Justia Labor & Employment Law Opinion Summaries
Martinez v. BaronHR, Inc.
The lack of initials next to a jury waiver contained in an arbitration agreement, even though the drafter included lines for the initials, is of no legal consequence in this case. After plaintiff filed an employment-related suit against BaronHR, BaronHR moved to compel arbitration. The Court of Appeal held that the trial court erred in denying the motion to compel arbitration because the language of the agreement between the parties establishes their mutual assent to submit employment-related disputes to arbitration and to waive the right to a jury trial. Furthermore, plaintiff does not dispute that he signed the agreement and thus he is deemed to have assented to its terms. The court stated that the fact that plaintiff did not also initial the subject paragraph does not provide a basis for concluding the parties did not mutually assent to the arbitration agreement. View "Martinez v. BaronHR, Inc." on Justia Law
Our Lady of Guadalupe School v. Morrissey-Berru
Two teachers at Roman Catholic elementary schools were employed under agreements that set out the schools’ mission to develop and promote a Catholic School faith community; imposed commitments regarding religious instruction, worship, and personal modeling of the faith; and explained that teachers’ performance would be reviewed on those bases. Each taught religion and worshipped with her students, prayed with her students. Each teacher sued after her employment was terminated. One claimed violation of the Age Discrimination in Employment Act; the other claimed she was discharged because she requested a leave of absence to obtain breast cancer treatment. The Ninth Circuit declined to apply the Supreme Court's 2012 Hosanna-Tabor “ministerial exception” to laws governing the employment relationship between a religious institution and certain key employees. The Supreme Court reversed. The First Amendment’s Religion Clauses foreclose the adjudication of employment disputes involving those holding certain important positions with churches and other religious institutions.
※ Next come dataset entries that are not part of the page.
This is an optimization exercise on Yosys and OpenROAD, whose aim is small area, not a production implementation. The RTL was checked by simulation tests, not by an equivalence proof against the original design. Power is estimated from default activity; no workload was simulated. No driver is modelled on the clock port, so clocking that relies on it looks cheaper here than on a real chip.

==> v17: inputs <==
==> flow/design.v <==
module tm_ao22 (input logic a, b, c, d, output logic y);
   assign y = (a & b) | (c & d);
endmodule
module tm_ao222 (input logic a, b, c, d, e, f, output logic y);
   assign y = (a & b) | (c & d) | (e & f);
endmodule
module tm_aoi222 (input logic a, b, c, d, e, f, output logic y);
   assign y = ~((a & b) | (c & d) | (e & f));
endmodule
module tm_nand3b (input logic an, b, c, output logic y);
   assign y = ~(~an & b & c);
endmodule
module tm_nand2 (input logic a, b, output logic y);
   assign y = ~(a & b);
endmodule
module tm_nor2 (input logic a, b, output logic y);
   assign y = ~(a | b);
endmodule
module tm_and2 (input logic a, b, output logic y);
   assign y = a & b;
endmodule
module tm_inv (input logic a, output logic y);
   assign y = ~a;
endmodule
module tm_oai21 (input logic a1, a2, b1, output logic y);
   assign y = ~((a1 | a2) & b1);
endmodule
module tm_rd8 (input logic [7:0] s, input logic [7:0] x, output logic y);
   logic n0, n1, t67;
   tm_aoi222 u_0 (.a(s[0]), .b(x[0]), .c(s[1]), .d(x[1]), .e(s[2]), .f(x[2]), .y(n0));
   tm_aoi222 u_1 (.a(s[3]), .b(x[3]), .c(s[4]), .d(x[4]), .e(s[5]), .f(x[5]), .y(n1));
   tm_ao22   u_2 (.a(s[6]), .b(x[6]), .c(s[7]), .d(x[7]), .y(t67));
   tm_nand3b u_3 (.an(t67), .b(n0), .c(n1), .y(y));
endmodule
module tm_lookup #(
   parameter int NT = 8,
   parameter int AW = 32
) (
   input  logic [NT*AW-1:0] base,     
   input  logic [NT*AW-1:0] limit,    
   input  logic [NT-1:0]    sel,
   input  logic [AW-1:0]    addr,
   output logic             hit
);
   logic [AW-1:0] w_sb, w_sl, w_an;
   logic [AW:0]   w_cb, w_cl;    
   for (genvar k = 0; k < AW; k++) begin : g_bit
      logic [NT-1:0] xb, xl;
      for (genvar t = 0; t < NT; t++) begin : g_t
         assign xb[t] = base[t*AW+k];
         assign xl[t] = limit[t*AW+k];
      end
      tm_rd8 u_rb (.s(sel), .x(xb), .y(w_sb[k]));
      tm_rd8 u_rl (.s(sel), .x(xl), .y(w_sl[k]));
      if (k == 0) begin : g_first
         tm_nor2 u_cb (.a(w_sb[k]), .b(addr[k]), .y(w_cb[k+1]));
         tm_and2 u_cl (.a(addr[k]),  .b(w_sl[k]), .y(w_cl[k+1]));
      end else begin : g_rest
         logic gb, pb, gl, pl;
         tm_inv u_an (.a(addr[k]), .y(w_an[k]));
         if (k % 2 == 0) begin : g_even
            tm_nor2  u_gb (.a(w_sb[k]), .b(w_an[k]), .y(gb));
            tm_nand2 u_pb (.a(w_sb[k]), .b(w_an[k]), .y(pb));
            tm_oai21 u_cb (.a1(gb), .a2(w_cb[k]), .b1(pb), .y(w_cb[k+1]));
            tm_nor2  u_gl (.a(addr[k]), .b(w_sl[k]), .y(gl));
            tm_nand2 u_pl (.a(addr[k]), .b(w_sl[k]), .y(pl));
            tm_oai21 u_cl (.a1(gl), .a2(w_cl[k]), .b1(pl), .y(w_cl[k+1]));
         end else begin : g_odd
            tm_nand2 u_gb (.a(w_sb[k]), .b(addr[k]),  .y(gb));
            tm_nor2  u_pb (.a(w_sb[k]), .b(addr[k]),  .y(pb));
            tm_oai21 u_cb (.a1(pb), .a2(w_cb[k]), .b1(gb), .y(w_cb[k+1]));
            tm_nand2 u_gl (.a(w_an[k]), .b(w_sl[k]), .y(gl));
            tm_nor2  u_pl (.a(w_an[k]), .b(w_sl[k]), .y(pl));
            tm_oai21 u_cl (.a1(pl), .a2(w_cl[k]), .b1(gl), .y(w_cl[k+1]));
         end
      end
   end
   assign w_cb[0] = 1'b1;
   assign w_cl[0] = 1'b1;
   assign hit = w_cb[AW] & w_cl[AW];
endmodule
module thread_mmu #(
   parameter int NUM_TRD = 8,
   parameter int TRD_W   = 3,
   parameter int AW      = 32
) (
   input  logic             clk,
   input  logic             rst_n,
   input  logic [AW-1:0]    i_addr,
   input  logic [TRD_W-1:0] i_trd,
   input  logic             i_rd,
   input  logic [AW-1:0]    d_addr,
   input  logic [TRD_W-1:0] d_trd,
   input  logic             d_rd,
   input  logic             d_wr,
   output logic             i_segfault,
   output logic             d_segfault,
   input  logic             i_fill_req,
   input  logic             d_fill_req,
   input  logic             d_fill_wr,
   output logic             i_fill_done,
   output logic             d_fill_done,
   output logic             fill_err,
   input  logic             cfg_we,
   input  logic             cfg_side,
   input  logic [TRD_W-1:0] cfg_trd,
   input  logic [AW-1:0]    cfg_base,
   input  logic [AW-1:0]    cfg_limit,
   input  logic             ready,
   input  logic             tx_done,
   output logic [1:0]       mem_op,
   output logic [63:0]      cpu_addr
);
   logic [NUM_TRD*AW-1:0] w_ib, w_il, w_db, w_dl;
   logic                  r_v0_i, r_v0_d;
   logic [AW-1:0]         w_wb, w_wl;    
   assign w_wb = cfg_base  ^ 32'hAAAA_AAAB;
   assign w_wl = cfg_limit ^ 32'h5555_5555;
   for (genvar t = 0; t < NUM_TRD; t++) begin : g_trd
      logic          w_we_i, w_we_d, w_hold_i, w_hold_d;
      logic [AW-1:0] r_ib, r_il, r_db, r_dl;
      logic [AW-1:0] w_ib_d, w_il_d, w_db_d, w_dl_d;
      assign w_we_i   = cfg_we & ~cfg_side & (cfg_trd == TRD_W'(t));
      assign w_we_d   = cfg_we &  cfg_side & (cfg_trd == TRD_W'(t));
      assign w_hold_i = ~w_we_i;
      assign w_hold_d = ~w_we_d;
      for (genvar k = 0; k < AW; k++) begin : g_bit
         tm_ao22 u_ib (.a(r_ib[k]), .b(w_hold_i), .c(w_wb[k]),      .d(w_we_i), .y(w_ib_d[k]));
         tm_ao22 u_il (.a(r_il[k]), .b(w_hold_i), .c(w_wl[k]),     .d(w_we_i), .y(w_il_d[k]));
         tm_ao22 u_db (.a(r_db[k]), .b(w_hold_d), .c(w_wb[k]),      .d(w_we_d), .y(w_db_d[k]));
         tm_ao22 u_dl (.a(r_dl[k]), .b(w_hold_d), .c(w_wl[k]),     .d(w_we_d), .y(w_dl_d[k]));
      end
      always_ff @(posedge clk) begin
         r_ib[AW-2:0] <= w_ib_d[AW-2:0];
         r_il[AW-2:0] <= w_il_d[AW-2:0];
         r_db[AW-2:0] <= w_db_d[AW-2:0];
         r_dl[AW-2:0] <= w_dl_d[AW-2:0];
      end
      if (t == 0) begin : g_t0
         always_ff @(posedge clk) begin
            r_ib[AW-1] <= w_ib_d[AW-1];
            r_il[AW-1] <= w_il_d[AW-1];
            r_db[AW-1] <= w_db_d[AW-1];
            r_dl[AW-1] <= w_dl_d[AW-1];
         end
         always_ff @(posedge clk or negedge rst_n) begin
            if (!rst_n) begin
               r_v0_i <= 1'b0;
               r_v0_d <= 1'b0;
            end else begin
               r_v0_i <= r_v0_i | w_we_i;
               r_v0_d <= r_v0_d | w_we_d;
            end
         end
      end else begin : g_tn
         always_ff @(posedge clk or negedge rst_n) begin
            if (!rst_n) begin
               r_ib[AW-1] <= 1'b0;
               r_il[AW-1] <= 1'b0;
               r_db[AW-1] <= 1'b0;
               r_dl[AW-1] <= 1'b0;
            end else begin
               r_ib[AW-1] <= w_ib_d[AW-1];
               r_il[AW-1] <= w_il_d[AW-1];
               r_db[AW-1] <= w_db_d[AW-1];
               r_dl[AW-1] <= w_dl_d[AW-1];
            end
         end
      end
      assign w_ib[t*AW +: AW] = r_ib;
      assign w_il[t*AW +: AW] = r_il;
      assign w_db[t*AW +: AW] = r_db;
      assign w_dl[t*AW +: AW] = r_dl;
   end
   logic [NUM_TRD-1:0] w_i_sel, w_d_sel;
   logic               w_i_cmp, w_d_cmp, w_i_in, w_d_in;
   for (genvar t = 0; t < NUM_TRD; t++) begin : g_sel
      assign w_i_sel[t] = (i_trd == TRD_W'(t));
      assign w_d_sel[t] = (d_trd == TRD_W'(t));
   end
   tm_lookup #(.NT(NUM_TRD), .AW(AW)) u_i_look (
      .base(w_ib), .limit(w_il), .sel(w_i_sel), .addr(i_addr), .hit(w_i_cmp));
   tm_lookup #(.NT(NUM_TRD), .AW(AW)) u_d_look (
      .base(w_db), .limit(w_dl), .sel(w_d_sel), .addr(d_addr), .hit(w_d_cmp));
   assign w_i_in = (w_i_sel[0] & ~r_v0_i) ? (i_addr[AW-1:9] == 23'h80)  : w_i_cmp;
   assign w_d_in = (w_d_sel[0] & ~r_v0_d) ? (d_addr[AW-1:8] == 24'h102) : w_d_cmp;
   assign i_segfault = i_rd & ~w_i_in;
   assign d_segfault = (d_rd | d_wr) & ~w_d_in;
   typedef enum logic [1:0] {ST_IDLE, ST_ISSUE, ST_WAIT, ST_DONE} state_t;
   state_t        r_state, w_nxt;
   logic          r_side, r_last_d, r_err;
   logic          r_i_done, r_d_done, r_fill_err;
   logic [1:0]    r_op;
   logic [AW-1:0] r_addr, w_addr_d;
   logic          w_i_pend, w_d_pend, w_grant, w_gnt_d, w_sel_valid;
   logic          w_ld_i, w_ld_d, w_ld_n;
   assign w_i_pend    = i_fill_req & ~r_i_done;
   assign w_d_pend    = d_fill_req & ~r_d_done;
   assign w_grant     = (r_state == ST_IDLE) & (w_i_pend | w_d_pend);
   assign w_gnt_d     = w_d_pend & (~w_i_pend | ~r_last_d);
   assign w_sel_valid = w_gnt_d ? w_d_in : w_i_in;
   always_comb begin
      w_nxt = r_state;
      case (r_state)
         ST_IDLE:  if (w_i_pend || w_d_pend) begin
                      if (w_sel_valid) w_nxt = ST_ISSUE;
                      else             w_nxt = ST_DONE;
                   end
         ST_ISSUE: if (ready) w_nxt = ST_WAIT;
         ST_WAIT:  if (tx_done) w_nxt = ST_DONE;
         default:  w_nxt = ST_IDLE;
      endcase
   end
   assign w_ld_d = w_grant & w_sel_valid & w_gnt_d;
   assign w_ld_i = w_grant & w_sel_valid & ~w_gnt_d;
   assign w_ld_n = ~(w_grant & w_sel_valid);
   for (genvar k = 0; k < AW; k++) begin : g_addr
      tm_ao222 u_a (.a(r_addr[k]), .b(w_ld_n), .c(d_addr[k]), .d(w_ld_d), .e(i_addr[k]),
                    .f(w_ld_i), .y(w_addr_d[k]));
   end
   always_ff @(posedge clk or negedge rst_n) begin
      if (!rst_n) begin
         r_state    <= ST_IDLE;
         r_side     <= 1'b0;
         r_last_d   <= 1'b0;
         r_err      <= 1'b0;
         r_op       <= 2'b00;
         r_addr     <= '0;
         r_i_done   <= 1'b0;
         r_d_done   <= 1'b0;
         r_fill_err <= 1'b0;
      end else begin
         r_state    <= w_nxt;
         r_addr     <= w_addr_d;
         r_i_done   <= (r_state == ST_DONE) && !r_side;
         r_d_done   <= (r_state == ST_DONE) && r_side;
         r_fill_err <= (r_state == ST_DONE) && r_err;
         if (w_grant) begin
            r_side   <= w_gnt_d;
            r_last_d <= w_gnt_d;
            r_op     <= (w_gnt_d && d_fill_wr) ? 2'b11 : 2'b01;
            r_err    <= !w_sel_valid;
         end
      end
   end
   assign mem_op      = (r_state == ST_ISSUE) ? r_op : 2'b00;
   assign cpu_addr    = {{(64-AW){1'b0}}, r_addr};
   assign i_fill_done = r_i_done;
   assign d_fill_done = r_d_done;
   assign fill_err    = r_fill_err;
endmodule
==> flow/run.sh <==
#!/bin/bash
# synth_recipe.tcl (not shown) runs the flow's synth.tcl, then flattens the netlist and writes it again
# the make line also repeats each setting of config.mk as NAME=value (left out here)
make -C /OpenROAD-flow-scripts/flow DESIGN_CONFIG=/design/flow/config.mk WORK_HOME=/design/flow/orfs CLKGATE_MAP_FILE= SYNTH_SCRIPT=/design/flow/synth_recipe.tcl finish
==> flow/config.mk <==
export PLATFORM = sky130hd
export DESIGN_NAME = thread_mmu
export DESIGN_NICKNAME = thread_mmu
export VERILOG_FILES = /design/flow/design.v
export SDC_FILE = /design/flow/constraint.sdc
export NUM_CORES = 4
export LEC_CHECK = 0
export CAP_MARGIN = 20
export CORE_MARGIN = 2
export CORE_UTILIZATION = 40
export PLACE_DENSITY = 0.6
export SLEW_MARGIN = 20
export SYNTH_HIERARCHICAL = 1
==> flow/constraint.sdc <==
create_clock -name core_clock -period 7.0 [get_ports {clk}]
set_input_delay 1.4000 -clock core_clock [delete_from_list [all_inputs] [get_ports {clk}]]
set_output_delay 1.4000 -clock core_clock [all_outputs]
set_load 0.01 [all_outputs]
==> v26 (differences from v17) <==
--- a/flow/design.v
+++ b/flow/design.v
@@ -33,2 +33,37 @@
    tm_nand3b u_3 (.an(t67), .b(n0), .c(n1), .y(y));
+endmodule
+module tm_ao21 (input logic a1, a2, b1, output logic y);
+   assign y = (a1 & a2) | b1;
+endmodule
+module tm_cmp #(
+   parameter bit INV1 = 1'b0
+) (
+   input  logic [31:0] a1,
+   input  logic [31:0] b1,
+   input  logic        c1,
+   output logic        c32
+);
+   logic [32:0] w_c;     
+   logic [32:0] w_c0;    
+   logic [32:0] w_c1;    
+   assign w_c[1] = c1;
+   for (genvar k = 1; k < 10; k++) begin : g_b0
+      tm_oai21 u_c (.a1(a1[k]), .a2(w_c[k]), .b1(b1[k]), .y(w_c[k+1]));
+   end
+   for (genvar k = 10; k < 32; k++) begin : g_b12
+      if (k == 10 || k == 20) begin : g_start
+         tm_inv u_0 (.a(INV1 ? b1[k] : a1[k]), .y(w_c0[k+1]));
+         tm_inv u_1 (.a(INV1 ? a1[k] : b1[k]), .y(w_c1[k+1]));
+      end else begin : g_next
+         tm_oai21 u_0 (.a1(a1[k]), .a2(w_c0[k]), .b1(b1[k]), .y(w_c0[k+1]));
+         tm_oai21 u_1 (.a1(a1[k]), .a2(w_c1[k]), .b1(b1[k]), .y(w_c1[k+1]));
+      end
+   end
+   if (INV1) begin : g_sel_n
+      tm_ao21 u_s1 (.a1(w_c0[20]), .a2(w_c[10]), .b1(w_c1[20]), .y(w_c[20]));
+      tm_ao21 u_s2 (.a1(w_c0[32]), .a2(w_c[20]), .b1(w_c1[32]), .y(c32));
+   end else begin : g_sel_p
+      tm_ao21 u_s1 (.a1(w_c1[20]), .a2(w_c[10]), .b1(w_c0[20]), .y(w_c[20]));
+      tm_ao21 u_s2 (.a1(w_c1[32]), .a2(w_c[20]), .b1(w_c0[32]), .y(c32));
+   end
 endmodule
@@ -45,3 +80,4 @@
    logic [AW-1:0] w_sb, w_sl, w_an;
-   logic [AW:0]   w_cb, w_cl;    
+   logic [AW-1:0] w_ab, w_bb, w_al, w_bl;    
+   logic          w_cb1, w_cl1, w_hb, w_hln;
    for (genvar k = 0; k < AW; k++) begin : g_bit
@@ -55,27 +91,24 @@
       if (k == 0) begin : g_first
-         tm_nor2 u_cb (.a(w_sb[k]), .b(addr[k]), .y(w_cb[k+1]));
-         tm_and2 u_cl (.a(addr[k]),  .b(w_sl[k]), .y(w_cl[k+1]));
-      end else begin : g_rest
-         logic gb, pb, gl, pl;
-         tm_inv u_an (.a(addr[k]), .y(w_an[k]));
-         if (k % 2 == 0) begin : g_even
-            tm_nor2  u_gb (.a(w_sb[k]), .b(w_an[k]), .y(gb));
-            tm_nand2 u_pb (.a(w_sb[k]), .b(w_an[k]), .y(pb));
-            tm_oai21 u_cb (.a1(gb), .a2(w_cb[k]), .b1(pb), .y(w_cb[k+1]));
-            tm_nor2  u_gl (.a(addr[k]), .b(w_sl[k]), .y(gl));
-            tm_nand2 u_pl (.a(addr[k]), .b(w_sl[k]), .y(pl));
-            tm_oai21 u_cl (.a1(gl), .a2(w_cl[k]), .b1(pl), .y(w_cl[k+1]));
-         end else begin : g_odd
-            tm_nand2 u_gb (.a(w_sb[k]), .b(addr[k]),  .y(gb));
-            tm_nor2  u_pb (.a(w_sb[k]), .b(addr[k]),  .y(pb));
-            tm_oai21 u_cb (.a1(pb), .a2(w_cb[k]), .b1(gb), .y(w_cb[k+1]));
-            tm_nand2 u_gl (.a(w_an[k]), .b(w_sl[k]), .y(gl));
-            tm_nor2  u_pl (.a(w_an[k]), .b(w_sl[k]), .y(pl));
-            tm_oai21 u_cl (.a1(pl), .a2(w_cl[k]), .b1(gl), .y(w_cl[k+1]));
-         end
-      end
-   end
-   assign w_cb[0] = 1'b1;
-   assign w_cl[0] = 1'b1;
-   assign hit = w_cb[AW] & w_cl[AW];
+         tm_nor2  u_cb (.a(w_sb[k]), .b(addr[k]), .y(w_cb1));
+         tm_nand2 u_cl (.a(addr[k]), .b(w_sl[k]), .y(w_cl1));
+         assign w_ab[k] = 1'b0;
+         assign w_bb[k] = 1'b0;
+         assign w_al[k] = 1'b0;
+         assign w_bl[k] = 1'b0;
+      end else if (k % 2 == 0) begin : g_even
+         tm_inv   u_an (.a(addr[k]), .y(w_an[k]));
+         tm_nor2  u_gb (.a(w_sb[k]), .b(w_an[k]), .y(w_ab[k]));
+         tm_nand2 u_pb (.a(w_sb[k]), .b(w_an[k]), .y(w_bb[k]));
+         tm_nor2  u_pl (.a(w_an[k]), .b(w_sl[k]), .y(w_al[k]));
+         tm_nand2 u_gl (.a(w_an[k]), .b(w_sl[k]), .y(w_bl[k]));
+      end else begin : g_odd
+         tm_nor2  u_pb (.a(w_sb[k]), .b(addr[k]), .y(w_ab[k]));
+         tm_nand2 u_gb (.a(w_sb[k]), .b(addr[k]), .y(w_bb[k]));
+         tm_nor2  u_gl (.a(addr[k]), .b(w_sl[k]), .y(w_al[k]));
+         tm_nand2 u_pl (.a(addr[k]), .b(w_sl[k]), .y(w_bl[k]));
+      end
+   end
+   tm_cmp #(.INV1(1'b0)) u_cb (.a1(w_ab), .b1(w_bb), .c1(w_cb1), .c32(w_hb));
+   tm_cmp #(.INV1(1'b1)) u_cl (.a1(w_al), .b1(w_bl), .c1(w_cl1), .c32(w_hln));
+   assign hit = w_hb & ~w_hln;
 endmodule
@@ -117,3 +150,3 @@
    assign w_wb = cfg_base  ^ 32'hAAAA_AAAB;
-   assign w_wl = cfg_limit ^ 32'h5555_5555;
+   assign w_wl = cfg_limit ^ 32'hAAAA_AAAB;
    for (genvar t = 0; t < NUM_TRD; t++) begin : g_trd
@@ -158,5 +191,5 @@
                r_ib[AW-1] <= 1'b0;
-               r_il[AW-1] <= 1'b0;
+               r_il[AW-1] <= 1'b1;
                r_db[AW-1] <= 1'b0;
-               r_dl[AW-1] <= 1'b0;
+               r_dl[AW-1] <= 1'b1;
             end else begin
==> flow/flow/run.sh (new file) <==
#!/bin/bash
# The standard layout (standard.sh, with the standard synthesis unchanged), with:
#  - port buffers as buf_1 cells (buffer_ports -buffer_cell),
#  - CTS with larger sink clusters and no dummy loads.
# The make output goes to standard_flow.log; each ORFS step keeps its own log under orfs/logs.
set -euo pipefail
bash standard.sh \
  BUFFER_PORTS_ARGS="-buffer_cell sky130_fd_sc_hd__buf_1" \
  CTS_ARGS="-sink_clustering_enable -repair_clock_nets -sink_clustering_size 30 -sink_clustering_max_diameter 100 -buf_list sky130_fd_sc_hd__clkbuf_16 -dont_use_dummy_load" \
  finish > standard_flow.log 2>&1
==> flow/standard.sh (new file) <==
#!/bin/bash
# synth_recipe.tcl (not shown) runs the flow's synth.tcl, then flattens the netlist and writes it again
# the make line also repeats each setting of config.mk as NAME=value (left out here)
make -C /OpenROAD-flow-scripts/flow DESIGN_CONFIG=/design/flow/config.mk WORK_HOME=/design/flow/orfs CLKGATE_MAP_FILE= SYNTH_SCRIPT=/design/flow/synth_recipe.tcl "${@:-finish}"
- CAP_MARGIN: 20 -> 0
- CORE_UTILIZATION: 40 -> 60
- PLACE_DENSITY: 0.6 -> 0.7
- SLEW_MARGIN: 20 -> 0
removed: flow/run.sh
==> results.txt <==
v26 went through all stages and came out clean. v17 reached the layout checks and failed them: negative setup slack. Between v17 and v26, the lower cell count is in v26 (gap 14%, measured against v26). In flip-flop and latch count, v17 and v26 do not differ. In v17 the setup slack is worse than in v26, by 1.5 ns. In v17 the routed wire length is larger than in v26, by 5.7%. In v26 the non-clock buffer count is lower than in v17, by 120. Of v26 and v17, v17 has the higher critical path depth (gap 21). Area after synthesis: v26 is higher than v17 (about 1%). Sequential power is about the same in v26 and v17.
==> figures <==
                                                                   v26                       v17
Die extent in y                                                 260 um                    316 um
Post-cts resize count                                                0                        95
Clock insertion delay at the later pin of the skew report      0.64 ns                   0.70 ns
Number of instances in the placed design                          4529                      4964
Pwr/cell area                                              328 nW/um^2               357 nW/um^2
Critical Path AT                                               5.49 ns                   7.04 ns
Terminating pin of the worst hold path                         r_op[0]          g_trd[6].r_dl[9]
Worst Max-Slew Pin Slew                                        1.22 ns                   1.23 ns
Length of routed wiring on met1                               55700 um                  66400 um
Path length in cells of the critical path                           23                        44
Result of the run                     no timing/DRC/antenna violations  finished with violations
Violated checks                                                      -      negative setup slack
Post-CTS Repair Setup Buffers                                        0                        19
Total routing usage reported by global routing                   41.4%                     29.9%
Setup violators final                                                0                        34
Count of buffer and inverter cells on the critical path              5                         6
Sum of internal, switching and leakage power                   14.2 mW                   17.3 mW
Worst Path Max Fanout                                               17                         5
Routing usage on met3                                            10.6%                     6.32%

re-timing with driven ports:
The results above use ideal ports. As a check the final layouts listed here were re-extracted and re-timed, cells and wires unchanged. Step 1 assumes that a clkbuf_16 drives the clock port and a buf_2 every other input. Step 2 also shifts input and output timing later by t, the mid clock arrival at the registers, as if the neighbouring blocks saw the same clock. a / b / c = ideal / step 1 / step 2; a / b = the first two.
| run | t, ns | setup slack, ns | slew at the worst register clock pin (ns) | worst slew at a driven data input, ns |
|---|---|---|---|---|
| v17 | 0.758 | -1.438 / -1.471 / -1.471 | 0.07 / 0.07 | 0.08 |
| v26 | 0.696 | 0.108 / 0.087 / 0.087 | 0.12 / 0.12 | 0.08 |
For v17, which loses most, drivers alone change the setup slack by -0.033 ns; drivers and shift together by -0.033 ns.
Several factors may be important in determining whether a particular position falls within the ministerial exception. What matters is what an employee does. Educating young people in their faith, inculcating its teachings, and training them to live their faith lie are the core of a private religious school’s mission. The plaintiff-teachers qualify for the exception; both performed vital religious duties, educating their students in the Catholic faith, and guiding their students to live their lives in accordance with that faith. Their titles did not include the term “minister” but their schools expressly saw them as playing a vital role in carrying out the church’s mission. A religious institution’s explanation of the role of its employees in the life of the religion is important. The Ninth Circuit mistakenly treated the Hosanna-Tabor decision as a checklist; that court invested undue significance in the facts that these teachers did not have clerical titles and that they had less formal religious schooling than the Hosanna-Tabor teacher. The Court rejected a suggestion that an employee can never come within the Hosanna-Tabor exception unless the employee is a “practicing” member of the religion with which the employer is associated. View "Our Lady of Guadalupe School v. Morrissey-Berru" on Justia Law
Minnesota Chamber of Commerce v. City of Minneapolis
The Supreme Court affirmed the judgment of the court of appeals reversing the district court's decision that the Minneapolis Sick and Safe Time Ordinance violated the extraterritoriality doctrine, holding that because the primary purpose and effect of the Ordinance is the regulation of sick and safe time within the City of Minneapolis, the Ordinance does not violate the extraterritoriality doctrine. The Ordinance at issue required employers to provide sick and safe time to employees who worked within the city. The district court enjoyed the City from enforcing the Ordinance against employers resident outside the City because the Ordinance violated the extraterritoriality doctrine. The court of appeals reversed, concluding that the Ordinance's primary purpose and effect was to regulate activity within the geographic boundaries of Minneapolis, and therefore, the Ordinance did not violate the extraterritoriality doctrine. The Supreme Court affirmed, holding that because the primary purpose and effect of the Ordinance is the regulation of sick and safe time within the City, the Ordinance does not violate the extraterritoriality doctrine. View "Minnesota Chamber of Commerce v. City of Minneapolis" on Justia Law
Kenney v. Aspen Technologies, Inc.
Kenney, an Aspen plant manager, resigned but returned seven years later as a production manager. Employee turnover sharply increased. Dozens of employees said they quit because of Kenney; two formal complaints were lodged against her. Beethem, the principal shareholder, fired Kenney three months after her return. Kenney filed suit, alleging retaliation for her complaints about Aspen's alleged discriminatory practices. Kenney asked the HR manager, Jewell, why Aspen was not seeking employees from Detroit and Flint. Jewell allegedly responded that Beethem “did not like that demographic.” Kenney says she made the same complaint to vice president Quinn, who confirmed that Beethem has a problem with black people. Jewell and Quinn deny that she complained about discrimination. Aspen’s job recruitment was done on the internet, not limited by geography. Kenney also claimed that as business slowed, certain Aspen employees worked reduced hours, simultaneously receiving unemployment benefits. When work picked up, some employees continued to collect unemployment. Kenney says Beethem “zeroed in on” three black employees, recommending them for prosecution. According to Kenney, white employees engaged in similar conduct without prosecution. The prosecuted employees continued collecting benefits when told to stop; employees who were not prosecuted stopped collecting benefits when warned. Kenney claims to have spoken with Quinn about these events. The Sixth Circuit affirmed summary judgment for Aspen. Kenney did not offer sufficient evidence to establish a prima facie case of retaliation under Title VII or Michigan’s Elliott-Larsen Civil Rights Act. View "Kenney v. Aspen Technologies, Inc." on Justia Law
Thomas Harwood, III v. American Airlines, Inc.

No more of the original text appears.